* **WORK REQUEST**:
Up to and including the line containing "worst paths after", set down each line of the entries below exactly, starting from the first, and leave out the rest.

Collected data entries:
+++
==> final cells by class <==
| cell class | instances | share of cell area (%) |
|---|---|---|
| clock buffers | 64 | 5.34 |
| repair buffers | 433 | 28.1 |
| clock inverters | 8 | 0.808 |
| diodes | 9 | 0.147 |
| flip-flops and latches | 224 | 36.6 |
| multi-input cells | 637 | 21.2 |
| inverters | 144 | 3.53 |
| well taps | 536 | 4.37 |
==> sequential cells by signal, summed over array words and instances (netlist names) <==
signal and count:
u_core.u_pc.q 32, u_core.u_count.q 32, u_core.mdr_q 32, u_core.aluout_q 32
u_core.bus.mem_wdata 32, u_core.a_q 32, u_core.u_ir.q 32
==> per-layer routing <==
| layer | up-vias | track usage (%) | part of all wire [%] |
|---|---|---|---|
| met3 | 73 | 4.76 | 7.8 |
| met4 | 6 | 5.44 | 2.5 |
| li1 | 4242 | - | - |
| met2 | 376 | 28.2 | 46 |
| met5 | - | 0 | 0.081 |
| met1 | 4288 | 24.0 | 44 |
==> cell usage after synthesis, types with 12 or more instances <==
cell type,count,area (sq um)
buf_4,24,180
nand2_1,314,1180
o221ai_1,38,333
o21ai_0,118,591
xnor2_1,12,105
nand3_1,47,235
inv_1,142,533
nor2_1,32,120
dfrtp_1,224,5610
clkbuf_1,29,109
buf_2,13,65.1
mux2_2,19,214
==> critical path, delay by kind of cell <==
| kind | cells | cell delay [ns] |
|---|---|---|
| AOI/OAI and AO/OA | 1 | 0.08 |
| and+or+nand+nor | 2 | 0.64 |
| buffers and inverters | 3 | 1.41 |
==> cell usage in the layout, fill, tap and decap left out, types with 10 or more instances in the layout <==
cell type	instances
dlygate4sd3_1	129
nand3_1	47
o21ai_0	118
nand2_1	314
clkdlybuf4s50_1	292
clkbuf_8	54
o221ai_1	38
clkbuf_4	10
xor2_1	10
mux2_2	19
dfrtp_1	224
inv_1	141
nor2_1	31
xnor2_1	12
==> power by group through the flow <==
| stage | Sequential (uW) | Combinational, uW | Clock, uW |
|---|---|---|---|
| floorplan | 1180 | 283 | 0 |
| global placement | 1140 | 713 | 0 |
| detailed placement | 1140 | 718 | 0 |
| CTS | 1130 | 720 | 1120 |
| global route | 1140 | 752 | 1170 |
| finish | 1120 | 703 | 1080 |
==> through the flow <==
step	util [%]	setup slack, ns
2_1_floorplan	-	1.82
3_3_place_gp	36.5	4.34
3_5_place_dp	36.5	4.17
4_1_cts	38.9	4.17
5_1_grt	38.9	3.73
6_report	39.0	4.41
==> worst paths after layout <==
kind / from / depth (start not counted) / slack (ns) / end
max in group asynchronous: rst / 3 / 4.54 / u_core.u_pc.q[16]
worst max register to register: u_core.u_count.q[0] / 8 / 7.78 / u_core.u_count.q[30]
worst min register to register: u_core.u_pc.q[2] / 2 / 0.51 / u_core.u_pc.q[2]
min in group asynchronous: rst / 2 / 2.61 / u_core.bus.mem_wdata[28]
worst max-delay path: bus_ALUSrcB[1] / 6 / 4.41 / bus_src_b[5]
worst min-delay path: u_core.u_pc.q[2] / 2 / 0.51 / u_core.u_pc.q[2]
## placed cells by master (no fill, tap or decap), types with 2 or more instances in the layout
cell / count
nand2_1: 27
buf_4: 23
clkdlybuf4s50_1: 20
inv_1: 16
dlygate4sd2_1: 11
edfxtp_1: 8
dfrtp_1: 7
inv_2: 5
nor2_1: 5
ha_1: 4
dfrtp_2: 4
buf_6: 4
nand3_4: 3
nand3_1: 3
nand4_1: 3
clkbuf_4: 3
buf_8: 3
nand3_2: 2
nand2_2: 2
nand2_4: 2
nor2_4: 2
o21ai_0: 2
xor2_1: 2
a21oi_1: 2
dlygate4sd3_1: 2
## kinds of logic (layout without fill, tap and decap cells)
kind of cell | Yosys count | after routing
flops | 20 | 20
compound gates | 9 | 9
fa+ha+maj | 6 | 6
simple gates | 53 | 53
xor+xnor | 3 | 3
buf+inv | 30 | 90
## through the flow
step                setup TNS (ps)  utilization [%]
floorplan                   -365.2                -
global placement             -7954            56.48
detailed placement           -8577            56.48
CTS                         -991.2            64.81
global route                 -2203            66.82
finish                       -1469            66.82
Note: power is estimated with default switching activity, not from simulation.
===== src/rtl/vx_sa_feeder.sv =====
`default_nettype none
// ---------------------------------------------------------------------------
// vx_sa_feeder : latches an NxN A/B tile pair and streams it diagonally skewed
//                into a systolic array. Rev 1.0
// ---------------------------------------------------------------------------
module vx_sa_feeder #(
  parameter int MATRIX_SIZE = 2,
  parameter int DATA_SIZE   = 32
) (
  input  logic                                          clk,
  input  logic                                          reset,
  input  logic                                          req_valid,
  input  logic [MATRIX_SIZE*MATRIX_SIZE*DATA_SIZE-1:0]  req_a,
  input  logic [MATRIX_SIZE*MATRIX_SIZE*DATA_SIZE-1:0]  req_b,
  output logic                                          req_ready,
  input  logic                                          flush,
  output logic                                          sa_clear,
  output logic                                          sa_valid,
  output logic [MATRIX_SIZE*DATA_SIZE-1:0]              sa_in_a,
  output logic [MATRIX_SIZE*DATA_SIZE-1:0]              sa_in_b,
  output logic                                          busy,
  output logic                                          done
);

  localparam int N  = MATRIX_SIZE;
  localparam int DW = DATA_SIZE;
  localparam int CW = ($clog2(2*N) < 1) ? 1 : $clog2(2*N);

  localparam logic [CW-1:0] FEED_LAST  = CW'(2*N-2);
  localparam logic [CW-1:0] DRAIN_LAST = CW'(N-1);

  localparam logic [2:0] S_IDLE  = 3'd0;
  localparam logic [2:0] S_CLEAR = 3'd1;
  localparam logic [2:0] S_FEED  = 3'd2;
  localparam logic [2:0] S_DRAIN = 3'd3;
  localparam logic [2:0] S_DONE  = 3'd4;

  logic [2:0]          state_q, state_d;
  logic [CW-1:0]       cnt_q, cnt_d;
  logic [N*N*DW-1:0]   a_q, b_q;
  logic                accept;
  logic [31:0]         t_w;

  // flush has priority over an accept in the same cycle
  assign req_ready = ((state_q == S_IDLE) || (state_q == S_DONE)) && !flush;
  assign accept    = req_ready && req_valid;
  assign sa_clear  = (state_q == S_CLEAR);
  assign sa_valid  = (state_q == S_FEED);
  assign busy      = (state_q != S_IDLE);
  assign done      = (state_q == S_DONE);
  assign t_w       = 32'(cnt_q);

  always_comb begin
    state_d = state_q;
    cnt_d   = cnt_q;
    case (state_q)
      S_IDLE: begin
        if (accept) begin
          state_d = S_CLEAR;
          cnt_d   = '0;
        end
      end
      S_CLEAR: begin
        state_d = S_FEED;
        cnt_d   = '0;
      end
      S_FEED: begin
        if (cnt_q == FEED_LAST) begin
          state_d = S_DRAIN;
          cnt_d   = '0;
        end else begin
          cnt_d = cnt_q + CW'(1);
        end
      end
      S_DRAIN: begin
        if (cnt_q == DRAIN_LAST) begin
          state_d = S_DONE;
          cnt_d   = '0;
        end else begin
          cnt_d = cnt_q + CW'(1);
        end
      end
      S_DONE: begin
        state_d = accept ? S_CLEAR : S_IDLE;
        cnt_d   = '0;
      end
      default: begin
        state_d = S_IDLE;
        cnt_d   = '0;
      end
    endcase
    if (flush) begin
      state_d = S_IDLE;
      cnt_d   = '0;
    end
  end

  always_ff @(posedge clk or negedge reset) begin
    if (!reset) begin
      state_q <= S_IDLE;
      cnt_q   <= '0;
    end else begin
      state_q <= state_d;
      cnt_q   <= cnt_d;
    end
  end

  always_ff @(posedge clk or negedge reset) begin
    if (!reset) begin
      a_q <= '0;
      b_q <= '0;
    end else if (accept) begin
      a_q <= req_a;
      b_q <= req_b;
    end
  end

  // Lane i carries element k = t - i; everything outside that window is zero
  always_comb begin
    sa_in_a = '0;
    sa_in_b = '0;
    if (state_q == S_FEED) begin
      for (int i = 0; i < N; i++) begin
        for (int k = 0; k < N; k++) begin
          if (t_w == 32'(i + k)) begin
            sa_in_a[i*DW +: DW] = a_q[(i*N+k)*DW +: DW];
            sa_in_b[i*DW +: DW] = b_q[(k*N+i)*DW +: DW];
          end
        end
      end
    end
  end

endmodule
`default_nettype wire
+++
* **RESULT OF THE TASK**:
==> final cells by class <==
| cell class | instances | share of cell area (%) |
|---|---|---|
| clock buffers | 64 | 5.34 |
| repair buffers | 433 | 28.1 |
| clock inverters | 8 | 0.808 |
| diodes | 9 | 0.147 |
| flip-flops and latches | 224 | 36.6 |
| multi-input cells | 637 | 21.2 |
| inverters | 144 | 3.53 |
| well taps | 536 | 4.37 |
==> sequential cells by signal, summed over array words and instances (netlist names) <==
signal and count:
u_core.u_pc.q 32, u_core.u_count.q 32, u_core.mdr_q 32, u_core.aluout_q 32
u_core.bus.mem_wdata 32, u_core.a_q 32, u_core.u_ir.q 32
==> per-layer routing <==
| layer | up-vias | track usage (%) | part of all wire [%] |
|---|---|---|---|
| met3 | 73 | 4.76 | 7.8 |
| met4 | 6 | 5.44 | 2.5 |
| li1 | 4242 | - | - |
| met2 | 376 | 28.2 | 46 |
| met5 | - | 0 | 0.081 |
| met1 | 4288 | 24.0 | 44 |
==> cell usage after synthesis, types with 12 or more instances <==
cell type,count,area (sq um)
buf_4,24,180
nand2_1,314,1180
o221ai_1,38,333
o21ai_0,118,591
xnor2_1,12,105
nand3_1,47,235
inv_1,142,533
nor2_1,32,120
dfrtp_1,224,5610
clkbuf_1,29,109
buf_2,13,65.1
mux2_2,19,214
==> critical path, delay by kind of cell <==
| kind | cells | cell delay [ns] |
|---|---|---|
| AOI/OAI and AO/OA | 1 | 0.08 |
| and+or+nand+nor | 2 | 0.64 |
| buffers and inverters | 3 | 1.41 |
==> cell usage in the layout, fill, tap and decap left out, types with 10 or more instances in the layout <==
cell type	instances
dlygate4sd3_1	129
nand3_1	47
o21ai_0	118
nand2_1	314
clkdlybuf4s50_1	292
clkbuf_8	54
o221ai_1	38
clkbuf_4	10
xor2_1	10
mux2_2	19
dfrtp_1	224
inv_1	141
nor2_1	31
xnor2_1	12
==> power by group through the flow <==
| stage | Sequential (uW) | Combinational, uW | Clock, uW |
|---|---|---|---|
| floorplan | 1180 | 283 | 0 |
| global placement | 1140 | 713 | 0 |
| detailed placement | 1140 | 718 | 0 |
| CTS | 1130 | 720 | 1120 |
| global route | 1140 | 752 | 1170 |
| finish | 1120 | 703 | 1080 |
==> through the flow <==
step	util [%]	setup slack, ns
2_1_floorplan	-	1.82
3_3_place_gp	36.5	4.34
3_5_place_dp	36.5	4.17
4_1_cts	38.9	4.17
5_1_grt	38.9	3.73
6_report	39.0	4.41
==> worst paths after layout <==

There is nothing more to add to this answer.